Monday, September 28, 11 p.m. — The spathe (a frilly modified leaf) begins to pull away from the tall spadix (flower spike); Alice’s internal temperature begins to increase to help volatize the odor to attract pollinators.

PHOTO: Early morning visitors were not overly fond of the smell.

Monday – Tuesday, September 28 – 29, midnight to 10 a.m. — This is the peak of the flowering period, when the strongest odor is produced. The odor is noticeable when entering the Regenstein Center and Semitropical Greenhouse. The spathe is most open during this time (to about 75 percent). The spadix temperature is at its highest point of 95 degrees Fahrenheit internally; the female flowers are receptive to pollinating at this time.

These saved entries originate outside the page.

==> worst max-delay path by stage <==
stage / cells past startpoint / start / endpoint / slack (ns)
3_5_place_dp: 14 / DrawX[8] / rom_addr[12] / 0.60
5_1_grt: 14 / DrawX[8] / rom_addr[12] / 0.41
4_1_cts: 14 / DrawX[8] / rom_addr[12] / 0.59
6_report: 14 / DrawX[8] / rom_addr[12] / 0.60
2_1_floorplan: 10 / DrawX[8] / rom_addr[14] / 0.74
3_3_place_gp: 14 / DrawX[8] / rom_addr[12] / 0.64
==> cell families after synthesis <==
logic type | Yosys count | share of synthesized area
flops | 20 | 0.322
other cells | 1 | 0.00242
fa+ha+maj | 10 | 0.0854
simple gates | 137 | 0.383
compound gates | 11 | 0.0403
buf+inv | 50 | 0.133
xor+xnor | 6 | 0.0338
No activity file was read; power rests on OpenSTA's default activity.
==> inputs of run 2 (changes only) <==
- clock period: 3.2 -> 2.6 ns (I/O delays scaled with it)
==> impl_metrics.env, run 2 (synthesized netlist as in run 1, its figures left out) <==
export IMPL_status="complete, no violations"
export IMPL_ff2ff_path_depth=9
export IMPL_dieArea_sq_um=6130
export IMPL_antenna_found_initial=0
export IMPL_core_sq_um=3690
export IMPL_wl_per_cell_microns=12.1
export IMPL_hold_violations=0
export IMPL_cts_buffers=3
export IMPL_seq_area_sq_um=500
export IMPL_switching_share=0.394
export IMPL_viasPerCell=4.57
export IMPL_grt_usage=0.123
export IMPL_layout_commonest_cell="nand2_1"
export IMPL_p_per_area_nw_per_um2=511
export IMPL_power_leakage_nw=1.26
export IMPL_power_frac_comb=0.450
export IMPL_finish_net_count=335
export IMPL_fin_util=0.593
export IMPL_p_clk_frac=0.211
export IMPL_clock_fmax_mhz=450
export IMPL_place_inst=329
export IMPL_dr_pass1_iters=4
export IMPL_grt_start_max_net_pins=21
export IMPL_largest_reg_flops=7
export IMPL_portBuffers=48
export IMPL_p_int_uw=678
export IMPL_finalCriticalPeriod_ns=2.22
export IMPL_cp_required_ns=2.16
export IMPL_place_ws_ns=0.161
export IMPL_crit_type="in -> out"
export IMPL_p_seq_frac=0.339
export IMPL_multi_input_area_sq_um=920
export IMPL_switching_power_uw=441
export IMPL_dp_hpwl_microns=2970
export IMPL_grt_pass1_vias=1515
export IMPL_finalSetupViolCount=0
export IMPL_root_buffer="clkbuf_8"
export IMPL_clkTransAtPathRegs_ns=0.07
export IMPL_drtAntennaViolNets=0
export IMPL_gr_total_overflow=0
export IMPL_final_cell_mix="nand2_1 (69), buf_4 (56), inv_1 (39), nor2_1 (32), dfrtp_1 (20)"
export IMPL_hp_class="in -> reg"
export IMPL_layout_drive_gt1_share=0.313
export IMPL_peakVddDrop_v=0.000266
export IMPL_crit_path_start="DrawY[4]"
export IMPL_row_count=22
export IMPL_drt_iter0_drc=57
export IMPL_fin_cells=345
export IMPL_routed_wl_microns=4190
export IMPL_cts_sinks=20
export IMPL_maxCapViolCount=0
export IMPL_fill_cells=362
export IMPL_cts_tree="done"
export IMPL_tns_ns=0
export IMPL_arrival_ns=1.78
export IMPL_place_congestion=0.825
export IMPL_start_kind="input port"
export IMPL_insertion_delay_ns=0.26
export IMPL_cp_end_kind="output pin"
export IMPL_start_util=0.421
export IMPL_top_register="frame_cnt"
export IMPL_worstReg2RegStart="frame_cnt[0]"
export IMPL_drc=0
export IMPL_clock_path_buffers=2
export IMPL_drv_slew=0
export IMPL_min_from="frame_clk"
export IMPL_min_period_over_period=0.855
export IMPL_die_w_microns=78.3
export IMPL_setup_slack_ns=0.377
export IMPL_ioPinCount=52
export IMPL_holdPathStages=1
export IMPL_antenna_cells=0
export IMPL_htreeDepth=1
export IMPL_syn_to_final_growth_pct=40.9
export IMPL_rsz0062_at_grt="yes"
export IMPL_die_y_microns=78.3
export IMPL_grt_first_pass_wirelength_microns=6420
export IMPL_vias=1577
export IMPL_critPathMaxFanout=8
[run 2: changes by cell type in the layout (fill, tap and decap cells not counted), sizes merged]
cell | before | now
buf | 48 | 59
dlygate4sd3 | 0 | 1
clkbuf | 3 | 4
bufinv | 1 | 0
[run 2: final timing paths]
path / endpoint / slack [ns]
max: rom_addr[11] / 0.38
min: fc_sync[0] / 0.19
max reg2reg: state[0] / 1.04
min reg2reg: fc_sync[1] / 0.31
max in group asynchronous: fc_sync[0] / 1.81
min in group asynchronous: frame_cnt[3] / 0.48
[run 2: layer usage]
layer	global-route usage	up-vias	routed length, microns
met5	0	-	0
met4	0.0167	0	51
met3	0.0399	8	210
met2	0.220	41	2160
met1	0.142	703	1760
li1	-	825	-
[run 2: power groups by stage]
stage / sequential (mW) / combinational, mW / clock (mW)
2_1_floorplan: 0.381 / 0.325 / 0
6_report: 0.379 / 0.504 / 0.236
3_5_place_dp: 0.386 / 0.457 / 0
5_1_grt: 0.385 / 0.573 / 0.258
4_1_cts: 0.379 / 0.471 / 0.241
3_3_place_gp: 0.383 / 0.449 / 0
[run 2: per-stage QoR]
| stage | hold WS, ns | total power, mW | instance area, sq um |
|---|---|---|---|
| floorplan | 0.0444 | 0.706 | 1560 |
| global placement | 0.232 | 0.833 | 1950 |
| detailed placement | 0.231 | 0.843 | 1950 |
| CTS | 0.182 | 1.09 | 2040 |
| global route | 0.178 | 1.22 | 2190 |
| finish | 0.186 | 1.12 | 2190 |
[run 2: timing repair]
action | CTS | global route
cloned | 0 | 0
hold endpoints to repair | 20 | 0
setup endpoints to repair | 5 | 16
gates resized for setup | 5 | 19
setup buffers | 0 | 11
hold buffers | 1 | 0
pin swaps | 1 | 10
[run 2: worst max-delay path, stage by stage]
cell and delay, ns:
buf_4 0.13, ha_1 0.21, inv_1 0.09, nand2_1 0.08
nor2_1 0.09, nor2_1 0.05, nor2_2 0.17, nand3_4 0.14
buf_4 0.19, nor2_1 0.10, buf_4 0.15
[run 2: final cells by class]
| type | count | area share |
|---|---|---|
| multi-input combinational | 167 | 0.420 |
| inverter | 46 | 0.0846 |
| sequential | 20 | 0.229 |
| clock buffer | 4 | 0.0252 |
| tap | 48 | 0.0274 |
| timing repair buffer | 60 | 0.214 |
### config.mk
export PLATFORM = sky130hd
export DESIGN_NAME = freq_div_ctrl
export DESIGN_NICKNAME = d
export VERILOG_FILES = /design/src/rtl/freq_div_ctrl.sv
export SDC_FILE = /design/constraint.sdc
export NUM_CORES = 1
export LEC_CHECK = 0
export CAP_MARGIN = 5
export CORE_ASPECT_RATIO = 0.6
export CORE_MARGIN = 2
export CORE_UTILIZATION = 23
export CTS_CLUSTER_DIAMETER = 60
export CTS_CLUSTER_SIZE = 12
export DETAILED_ROUTE_END_ITERATION = 10
export MAX_ROUTING_LAYER = met4
export PLACE_DENSITY_LB_ADDON = 0.15
export SYNTH_ARGS = -nofsm -noshare
export SYNTH_HDL_FRONTEND = slang
export SYNTH_SLANG_ARGS = --single-unit
### constraint.sdc
create_clock -name clk_in -period 2.9 [get_ports clk_in]
set_input_delay 0.725 -clock clk_in [delete_from_list [all_inputs] [get_ports clk_in]]
set_output_delay 0.725 -clock clk_in [all_outputs]
set_load 0.1 [all_outputs]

PHOTO: The female Amorphophallus titanum flowers are ready for pollination.

Tuesday, September 29, 8:30 a.m. — Small windows are cut open at the base of the spathe to perform the “manual pollination process,” using the pollen from Spike and donated pollen from the Denver Botanic Gardens (from a titan arum named Stinky).

PHOTO: Titan arum (Amorphophallus titanum).

Tuesday, September 29, 10 a.m. to 3 p.m. — The odor begins to dissipate; it is only noticeable within 10 feet of the plant.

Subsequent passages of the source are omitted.